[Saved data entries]
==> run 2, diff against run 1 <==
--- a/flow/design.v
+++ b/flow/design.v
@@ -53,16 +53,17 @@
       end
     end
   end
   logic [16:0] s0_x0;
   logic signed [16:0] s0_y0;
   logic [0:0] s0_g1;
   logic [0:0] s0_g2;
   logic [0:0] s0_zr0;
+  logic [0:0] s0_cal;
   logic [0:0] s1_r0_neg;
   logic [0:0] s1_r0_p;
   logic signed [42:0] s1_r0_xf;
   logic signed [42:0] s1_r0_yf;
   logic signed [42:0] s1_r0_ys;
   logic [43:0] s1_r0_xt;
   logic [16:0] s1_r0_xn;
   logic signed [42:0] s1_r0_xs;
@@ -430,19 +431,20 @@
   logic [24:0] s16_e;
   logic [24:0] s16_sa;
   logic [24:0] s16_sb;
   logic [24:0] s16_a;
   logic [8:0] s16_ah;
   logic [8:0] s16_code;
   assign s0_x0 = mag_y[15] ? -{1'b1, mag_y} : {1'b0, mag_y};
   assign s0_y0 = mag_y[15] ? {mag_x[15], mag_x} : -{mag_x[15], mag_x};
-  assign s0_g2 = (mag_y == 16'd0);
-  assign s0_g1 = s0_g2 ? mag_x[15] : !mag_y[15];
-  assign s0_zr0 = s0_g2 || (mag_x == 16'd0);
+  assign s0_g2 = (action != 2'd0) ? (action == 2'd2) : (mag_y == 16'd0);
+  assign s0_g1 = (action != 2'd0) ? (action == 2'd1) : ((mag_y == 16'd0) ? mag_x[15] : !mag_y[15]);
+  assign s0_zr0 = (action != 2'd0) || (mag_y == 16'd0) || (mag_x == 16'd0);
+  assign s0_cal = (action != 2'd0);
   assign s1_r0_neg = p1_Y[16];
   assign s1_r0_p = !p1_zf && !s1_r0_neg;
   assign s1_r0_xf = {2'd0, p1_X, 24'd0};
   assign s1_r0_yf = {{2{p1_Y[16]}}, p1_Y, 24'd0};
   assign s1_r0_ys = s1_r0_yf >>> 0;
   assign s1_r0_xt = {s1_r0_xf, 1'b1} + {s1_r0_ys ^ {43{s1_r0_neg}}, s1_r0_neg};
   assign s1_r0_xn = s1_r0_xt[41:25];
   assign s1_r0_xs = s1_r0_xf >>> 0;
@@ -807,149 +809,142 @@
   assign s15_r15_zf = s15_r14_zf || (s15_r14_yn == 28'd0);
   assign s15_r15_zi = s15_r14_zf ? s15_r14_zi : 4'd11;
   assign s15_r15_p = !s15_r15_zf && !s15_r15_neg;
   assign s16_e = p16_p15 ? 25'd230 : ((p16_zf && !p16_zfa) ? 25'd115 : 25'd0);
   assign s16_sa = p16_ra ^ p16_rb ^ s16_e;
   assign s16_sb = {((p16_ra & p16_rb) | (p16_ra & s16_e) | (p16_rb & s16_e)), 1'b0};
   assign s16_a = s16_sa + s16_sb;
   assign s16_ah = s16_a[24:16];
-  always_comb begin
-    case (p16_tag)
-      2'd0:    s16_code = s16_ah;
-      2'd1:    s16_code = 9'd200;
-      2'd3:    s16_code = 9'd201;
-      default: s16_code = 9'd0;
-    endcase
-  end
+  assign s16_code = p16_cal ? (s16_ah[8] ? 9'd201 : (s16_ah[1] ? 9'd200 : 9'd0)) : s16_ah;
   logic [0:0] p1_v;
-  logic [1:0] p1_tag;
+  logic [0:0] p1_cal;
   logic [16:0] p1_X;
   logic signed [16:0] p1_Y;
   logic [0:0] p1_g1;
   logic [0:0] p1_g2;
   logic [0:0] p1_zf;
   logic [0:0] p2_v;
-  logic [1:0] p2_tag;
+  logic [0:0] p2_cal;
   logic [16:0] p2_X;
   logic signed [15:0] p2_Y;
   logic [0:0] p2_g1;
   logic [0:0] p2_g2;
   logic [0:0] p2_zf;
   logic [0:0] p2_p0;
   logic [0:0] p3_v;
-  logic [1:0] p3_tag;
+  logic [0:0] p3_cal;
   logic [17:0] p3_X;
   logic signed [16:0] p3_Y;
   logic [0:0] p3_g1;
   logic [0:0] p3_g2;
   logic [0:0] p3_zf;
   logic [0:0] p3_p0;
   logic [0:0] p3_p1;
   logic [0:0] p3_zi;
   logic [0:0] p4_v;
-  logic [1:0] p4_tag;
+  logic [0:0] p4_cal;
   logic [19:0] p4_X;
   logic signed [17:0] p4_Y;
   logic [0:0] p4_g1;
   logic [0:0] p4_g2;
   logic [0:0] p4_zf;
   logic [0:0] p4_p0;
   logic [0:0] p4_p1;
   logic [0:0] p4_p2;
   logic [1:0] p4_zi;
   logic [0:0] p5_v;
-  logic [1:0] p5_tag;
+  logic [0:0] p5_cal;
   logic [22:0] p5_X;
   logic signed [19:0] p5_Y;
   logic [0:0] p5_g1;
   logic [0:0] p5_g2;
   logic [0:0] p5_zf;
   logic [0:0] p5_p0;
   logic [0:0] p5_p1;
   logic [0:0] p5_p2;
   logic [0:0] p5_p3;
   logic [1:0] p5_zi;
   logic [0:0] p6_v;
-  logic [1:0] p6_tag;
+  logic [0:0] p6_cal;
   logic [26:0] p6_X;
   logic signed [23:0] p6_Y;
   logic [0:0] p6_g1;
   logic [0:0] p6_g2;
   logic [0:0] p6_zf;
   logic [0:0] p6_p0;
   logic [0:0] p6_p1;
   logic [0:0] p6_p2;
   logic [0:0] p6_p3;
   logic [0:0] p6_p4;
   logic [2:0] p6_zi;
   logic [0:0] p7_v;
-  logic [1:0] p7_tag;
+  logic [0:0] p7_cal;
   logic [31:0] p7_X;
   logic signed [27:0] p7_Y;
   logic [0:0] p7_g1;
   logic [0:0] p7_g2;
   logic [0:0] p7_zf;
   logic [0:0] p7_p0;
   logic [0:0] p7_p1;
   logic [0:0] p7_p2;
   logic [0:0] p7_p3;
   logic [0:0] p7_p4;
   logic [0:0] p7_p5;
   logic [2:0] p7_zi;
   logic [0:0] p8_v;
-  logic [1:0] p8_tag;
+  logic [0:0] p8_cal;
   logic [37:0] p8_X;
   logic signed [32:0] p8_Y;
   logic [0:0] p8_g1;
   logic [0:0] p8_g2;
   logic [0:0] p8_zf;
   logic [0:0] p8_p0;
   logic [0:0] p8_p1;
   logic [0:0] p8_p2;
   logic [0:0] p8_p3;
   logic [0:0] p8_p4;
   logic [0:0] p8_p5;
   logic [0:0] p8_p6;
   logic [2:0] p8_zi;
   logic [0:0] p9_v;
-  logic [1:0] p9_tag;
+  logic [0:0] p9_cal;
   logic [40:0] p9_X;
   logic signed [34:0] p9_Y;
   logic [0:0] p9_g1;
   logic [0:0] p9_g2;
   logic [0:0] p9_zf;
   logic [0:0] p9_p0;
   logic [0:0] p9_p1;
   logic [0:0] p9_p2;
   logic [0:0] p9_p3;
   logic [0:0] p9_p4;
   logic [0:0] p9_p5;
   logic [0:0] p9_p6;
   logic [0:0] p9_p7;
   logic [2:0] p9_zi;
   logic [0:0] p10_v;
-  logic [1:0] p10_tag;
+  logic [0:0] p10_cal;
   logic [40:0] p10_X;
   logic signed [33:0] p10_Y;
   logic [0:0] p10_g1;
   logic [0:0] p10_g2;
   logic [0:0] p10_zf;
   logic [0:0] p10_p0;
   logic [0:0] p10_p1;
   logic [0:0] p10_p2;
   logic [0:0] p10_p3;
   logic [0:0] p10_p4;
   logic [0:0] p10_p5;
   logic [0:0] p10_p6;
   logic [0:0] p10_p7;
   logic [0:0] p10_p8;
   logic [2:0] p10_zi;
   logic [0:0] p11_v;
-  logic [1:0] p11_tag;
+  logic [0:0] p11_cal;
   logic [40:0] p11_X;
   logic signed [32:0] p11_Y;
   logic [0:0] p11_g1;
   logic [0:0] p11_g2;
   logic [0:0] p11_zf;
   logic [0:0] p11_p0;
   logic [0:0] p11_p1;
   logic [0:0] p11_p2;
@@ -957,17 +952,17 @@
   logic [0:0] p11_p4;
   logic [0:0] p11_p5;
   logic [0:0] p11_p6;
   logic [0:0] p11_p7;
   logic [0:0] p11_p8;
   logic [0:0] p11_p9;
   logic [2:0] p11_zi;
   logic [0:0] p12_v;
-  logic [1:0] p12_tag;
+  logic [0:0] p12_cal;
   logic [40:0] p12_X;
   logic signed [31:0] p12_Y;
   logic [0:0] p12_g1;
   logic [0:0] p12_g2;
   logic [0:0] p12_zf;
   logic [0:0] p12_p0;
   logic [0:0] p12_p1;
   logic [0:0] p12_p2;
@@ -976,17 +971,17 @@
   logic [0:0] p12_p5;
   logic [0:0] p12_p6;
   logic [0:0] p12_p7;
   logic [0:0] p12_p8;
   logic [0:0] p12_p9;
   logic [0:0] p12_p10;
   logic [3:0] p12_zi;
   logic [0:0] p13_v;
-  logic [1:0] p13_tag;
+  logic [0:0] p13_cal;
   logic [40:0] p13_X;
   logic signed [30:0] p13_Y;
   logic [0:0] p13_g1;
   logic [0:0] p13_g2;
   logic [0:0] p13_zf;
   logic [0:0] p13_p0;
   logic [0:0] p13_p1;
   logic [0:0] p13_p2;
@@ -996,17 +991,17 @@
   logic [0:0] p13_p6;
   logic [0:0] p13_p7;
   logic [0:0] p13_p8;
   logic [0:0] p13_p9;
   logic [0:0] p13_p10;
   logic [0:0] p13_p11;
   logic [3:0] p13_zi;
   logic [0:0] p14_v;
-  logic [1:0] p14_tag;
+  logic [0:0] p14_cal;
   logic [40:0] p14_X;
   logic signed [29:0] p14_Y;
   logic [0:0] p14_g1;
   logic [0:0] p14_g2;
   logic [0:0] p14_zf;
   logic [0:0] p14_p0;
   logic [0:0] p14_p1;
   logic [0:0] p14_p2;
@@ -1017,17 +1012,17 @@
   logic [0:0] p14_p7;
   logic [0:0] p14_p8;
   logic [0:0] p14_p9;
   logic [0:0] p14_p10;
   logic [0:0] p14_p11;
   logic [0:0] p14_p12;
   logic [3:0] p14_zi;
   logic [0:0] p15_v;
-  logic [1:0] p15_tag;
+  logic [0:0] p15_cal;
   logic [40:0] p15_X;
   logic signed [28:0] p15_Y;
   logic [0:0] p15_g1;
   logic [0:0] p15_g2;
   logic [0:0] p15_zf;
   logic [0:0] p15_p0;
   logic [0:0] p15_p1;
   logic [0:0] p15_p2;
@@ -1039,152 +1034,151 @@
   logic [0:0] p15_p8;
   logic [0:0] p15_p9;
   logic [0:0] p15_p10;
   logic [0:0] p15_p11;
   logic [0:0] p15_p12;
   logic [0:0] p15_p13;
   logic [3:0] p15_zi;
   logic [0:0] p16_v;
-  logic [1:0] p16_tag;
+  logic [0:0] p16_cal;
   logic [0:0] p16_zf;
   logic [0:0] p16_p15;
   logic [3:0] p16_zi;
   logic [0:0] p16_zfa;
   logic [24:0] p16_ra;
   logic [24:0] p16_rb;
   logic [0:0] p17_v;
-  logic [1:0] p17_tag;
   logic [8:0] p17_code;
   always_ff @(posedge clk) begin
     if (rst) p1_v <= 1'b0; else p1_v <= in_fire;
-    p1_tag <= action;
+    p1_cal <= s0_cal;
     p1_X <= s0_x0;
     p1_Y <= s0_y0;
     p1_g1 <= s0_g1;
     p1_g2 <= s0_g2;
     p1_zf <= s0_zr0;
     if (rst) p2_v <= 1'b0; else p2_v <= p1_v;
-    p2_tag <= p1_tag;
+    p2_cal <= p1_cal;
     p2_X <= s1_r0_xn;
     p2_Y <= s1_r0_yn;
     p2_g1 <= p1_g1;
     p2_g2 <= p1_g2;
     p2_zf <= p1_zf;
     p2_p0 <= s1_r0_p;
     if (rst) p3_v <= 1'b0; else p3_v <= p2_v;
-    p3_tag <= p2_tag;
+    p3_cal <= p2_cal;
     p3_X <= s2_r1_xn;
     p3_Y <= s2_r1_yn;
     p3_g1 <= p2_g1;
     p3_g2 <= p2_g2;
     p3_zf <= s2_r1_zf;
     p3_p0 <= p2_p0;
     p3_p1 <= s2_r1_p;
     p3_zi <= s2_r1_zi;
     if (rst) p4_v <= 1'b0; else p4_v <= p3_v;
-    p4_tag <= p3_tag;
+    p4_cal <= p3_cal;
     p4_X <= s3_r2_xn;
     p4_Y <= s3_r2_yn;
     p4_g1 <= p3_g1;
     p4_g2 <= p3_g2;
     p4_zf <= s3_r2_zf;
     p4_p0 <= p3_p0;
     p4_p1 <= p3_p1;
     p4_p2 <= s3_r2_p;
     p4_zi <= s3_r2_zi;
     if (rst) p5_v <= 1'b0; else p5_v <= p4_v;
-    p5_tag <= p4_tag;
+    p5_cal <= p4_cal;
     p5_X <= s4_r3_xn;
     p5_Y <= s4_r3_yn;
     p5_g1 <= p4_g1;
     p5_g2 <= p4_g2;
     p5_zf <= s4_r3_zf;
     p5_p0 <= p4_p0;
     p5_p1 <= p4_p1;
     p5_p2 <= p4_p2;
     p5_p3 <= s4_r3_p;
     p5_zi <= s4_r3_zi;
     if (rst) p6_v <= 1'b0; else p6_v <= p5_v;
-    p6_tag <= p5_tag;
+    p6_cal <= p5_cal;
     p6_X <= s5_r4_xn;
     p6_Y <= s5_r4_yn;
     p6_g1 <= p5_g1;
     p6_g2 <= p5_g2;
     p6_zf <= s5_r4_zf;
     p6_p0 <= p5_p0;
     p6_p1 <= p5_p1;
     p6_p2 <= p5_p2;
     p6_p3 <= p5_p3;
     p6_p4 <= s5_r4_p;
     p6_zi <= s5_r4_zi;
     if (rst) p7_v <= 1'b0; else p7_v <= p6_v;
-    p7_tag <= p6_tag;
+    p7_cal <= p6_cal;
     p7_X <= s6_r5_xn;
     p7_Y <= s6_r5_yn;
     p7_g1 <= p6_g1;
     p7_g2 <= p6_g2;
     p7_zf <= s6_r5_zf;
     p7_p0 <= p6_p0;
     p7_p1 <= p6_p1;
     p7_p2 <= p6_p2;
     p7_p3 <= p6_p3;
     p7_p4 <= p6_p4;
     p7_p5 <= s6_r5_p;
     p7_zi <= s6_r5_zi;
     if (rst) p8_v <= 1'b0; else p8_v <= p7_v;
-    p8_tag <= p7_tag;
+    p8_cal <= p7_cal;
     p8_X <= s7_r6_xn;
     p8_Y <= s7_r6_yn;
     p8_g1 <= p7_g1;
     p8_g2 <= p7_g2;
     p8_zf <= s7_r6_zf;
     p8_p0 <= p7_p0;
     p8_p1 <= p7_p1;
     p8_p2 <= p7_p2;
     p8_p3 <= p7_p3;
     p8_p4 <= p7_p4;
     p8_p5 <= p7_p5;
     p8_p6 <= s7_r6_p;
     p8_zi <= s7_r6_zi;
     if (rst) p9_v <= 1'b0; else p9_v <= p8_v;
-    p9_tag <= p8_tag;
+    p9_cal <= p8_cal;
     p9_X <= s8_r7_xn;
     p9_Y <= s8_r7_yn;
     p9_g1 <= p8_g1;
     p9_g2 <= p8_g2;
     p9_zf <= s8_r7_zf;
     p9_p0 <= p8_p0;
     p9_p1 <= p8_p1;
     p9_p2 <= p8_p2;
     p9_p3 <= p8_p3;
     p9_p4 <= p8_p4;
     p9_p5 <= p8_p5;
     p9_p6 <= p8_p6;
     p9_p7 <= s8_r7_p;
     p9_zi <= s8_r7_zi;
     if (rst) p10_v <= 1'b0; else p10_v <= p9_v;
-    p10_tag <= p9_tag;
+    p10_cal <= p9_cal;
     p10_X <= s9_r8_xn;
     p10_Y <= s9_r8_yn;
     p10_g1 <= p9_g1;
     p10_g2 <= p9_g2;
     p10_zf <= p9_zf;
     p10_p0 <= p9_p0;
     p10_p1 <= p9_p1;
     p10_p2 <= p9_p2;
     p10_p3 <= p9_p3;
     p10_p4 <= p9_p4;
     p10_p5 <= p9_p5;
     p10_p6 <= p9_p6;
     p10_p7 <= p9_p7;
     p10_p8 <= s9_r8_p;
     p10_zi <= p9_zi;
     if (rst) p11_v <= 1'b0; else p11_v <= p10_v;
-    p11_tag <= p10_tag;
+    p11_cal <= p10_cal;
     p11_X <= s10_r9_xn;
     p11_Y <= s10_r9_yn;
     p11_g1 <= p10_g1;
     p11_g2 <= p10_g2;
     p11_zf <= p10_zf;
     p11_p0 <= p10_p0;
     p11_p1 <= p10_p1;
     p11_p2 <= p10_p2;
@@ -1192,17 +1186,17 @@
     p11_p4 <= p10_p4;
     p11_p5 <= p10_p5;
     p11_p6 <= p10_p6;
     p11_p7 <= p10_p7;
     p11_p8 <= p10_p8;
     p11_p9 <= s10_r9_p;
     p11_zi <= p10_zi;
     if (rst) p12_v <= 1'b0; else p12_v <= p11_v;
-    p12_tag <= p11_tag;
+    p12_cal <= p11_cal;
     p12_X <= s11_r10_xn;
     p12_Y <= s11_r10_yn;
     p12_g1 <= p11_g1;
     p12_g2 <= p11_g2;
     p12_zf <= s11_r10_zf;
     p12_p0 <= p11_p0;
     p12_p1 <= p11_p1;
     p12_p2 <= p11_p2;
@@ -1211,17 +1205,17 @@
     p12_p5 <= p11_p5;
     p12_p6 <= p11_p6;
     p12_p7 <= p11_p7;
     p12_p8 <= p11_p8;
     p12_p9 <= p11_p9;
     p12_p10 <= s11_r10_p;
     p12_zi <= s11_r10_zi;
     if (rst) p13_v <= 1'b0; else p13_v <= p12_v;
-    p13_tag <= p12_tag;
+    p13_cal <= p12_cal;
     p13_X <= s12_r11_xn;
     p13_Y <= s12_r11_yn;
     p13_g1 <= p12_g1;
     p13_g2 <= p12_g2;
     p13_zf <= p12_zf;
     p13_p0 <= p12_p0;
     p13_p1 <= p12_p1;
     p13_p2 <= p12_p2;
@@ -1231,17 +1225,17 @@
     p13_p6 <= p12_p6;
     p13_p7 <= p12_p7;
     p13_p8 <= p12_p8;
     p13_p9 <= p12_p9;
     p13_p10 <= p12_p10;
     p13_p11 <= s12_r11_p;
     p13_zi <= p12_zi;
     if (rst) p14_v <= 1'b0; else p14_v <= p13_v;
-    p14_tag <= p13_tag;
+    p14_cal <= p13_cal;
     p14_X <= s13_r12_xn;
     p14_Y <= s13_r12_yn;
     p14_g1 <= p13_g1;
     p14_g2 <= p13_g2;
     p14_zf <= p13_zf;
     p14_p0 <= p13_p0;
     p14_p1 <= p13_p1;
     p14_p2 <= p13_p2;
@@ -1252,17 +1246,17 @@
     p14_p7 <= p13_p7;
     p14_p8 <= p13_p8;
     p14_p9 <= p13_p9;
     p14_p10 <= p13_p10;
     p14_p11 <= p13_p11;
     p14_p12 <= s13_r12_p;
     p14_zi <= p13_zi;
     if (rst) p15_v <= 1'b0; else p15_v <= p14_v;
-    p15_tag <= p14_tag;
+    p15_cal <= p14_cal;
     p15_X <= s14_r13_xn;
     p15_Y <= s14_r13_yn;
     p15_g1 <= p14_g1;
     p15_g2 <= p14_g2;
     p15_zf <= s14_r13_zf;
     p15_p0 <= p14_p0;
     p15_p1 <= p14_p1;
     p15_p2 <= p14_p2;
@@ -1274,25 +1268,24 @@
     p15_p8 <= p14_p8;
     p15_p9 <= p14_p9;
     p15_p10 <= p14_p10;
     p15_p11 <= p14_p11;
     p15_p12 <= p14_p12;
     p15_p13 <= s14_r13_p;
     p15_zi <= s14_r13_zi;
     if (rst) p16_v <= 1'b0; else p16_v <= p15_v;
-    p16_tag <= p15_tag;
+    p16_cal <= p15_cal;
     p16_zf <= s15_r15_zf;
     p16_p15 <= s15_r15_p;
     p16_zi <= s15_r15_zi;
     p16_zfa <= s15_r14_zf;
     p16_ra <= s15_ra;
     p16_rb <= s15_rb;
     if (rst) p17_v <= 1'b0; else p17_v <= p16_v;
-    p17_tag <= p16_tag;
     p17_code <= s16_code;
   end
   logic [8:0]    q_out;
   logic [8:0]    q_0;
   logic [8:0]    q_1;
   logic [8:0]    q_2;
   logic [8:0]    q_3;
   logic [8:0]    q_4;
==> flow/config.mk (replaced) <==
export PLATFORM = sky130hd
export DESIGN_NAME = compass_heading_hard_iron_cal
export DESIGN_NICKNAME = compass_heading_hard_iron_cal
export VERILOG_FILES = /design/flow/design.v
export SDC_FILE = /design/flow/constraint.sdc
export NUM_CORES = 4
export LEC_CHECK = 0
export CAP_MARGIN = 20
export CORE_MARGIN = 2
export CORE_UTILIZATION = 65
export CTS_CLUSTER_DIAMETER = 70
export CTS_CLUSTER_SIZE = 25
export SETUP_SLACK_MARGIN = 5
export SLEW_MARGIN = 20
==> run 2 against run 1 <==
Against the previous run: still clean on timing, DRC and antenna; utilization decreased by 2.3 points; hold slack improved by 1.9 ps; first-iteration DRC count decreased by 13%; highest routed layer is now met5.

WHAT IS EXPECTED
Scan the records for the word "flow" and copy every line where it is found.

EXERCISE RESPONSE
--- a/flow/design.v
+++ b/flow/design.v
==> flow/config.mk (replaced) <==
export VERILOG_FILES = /design/flow/design.v
export SDC_FILE = /design/flow/constraint.sdc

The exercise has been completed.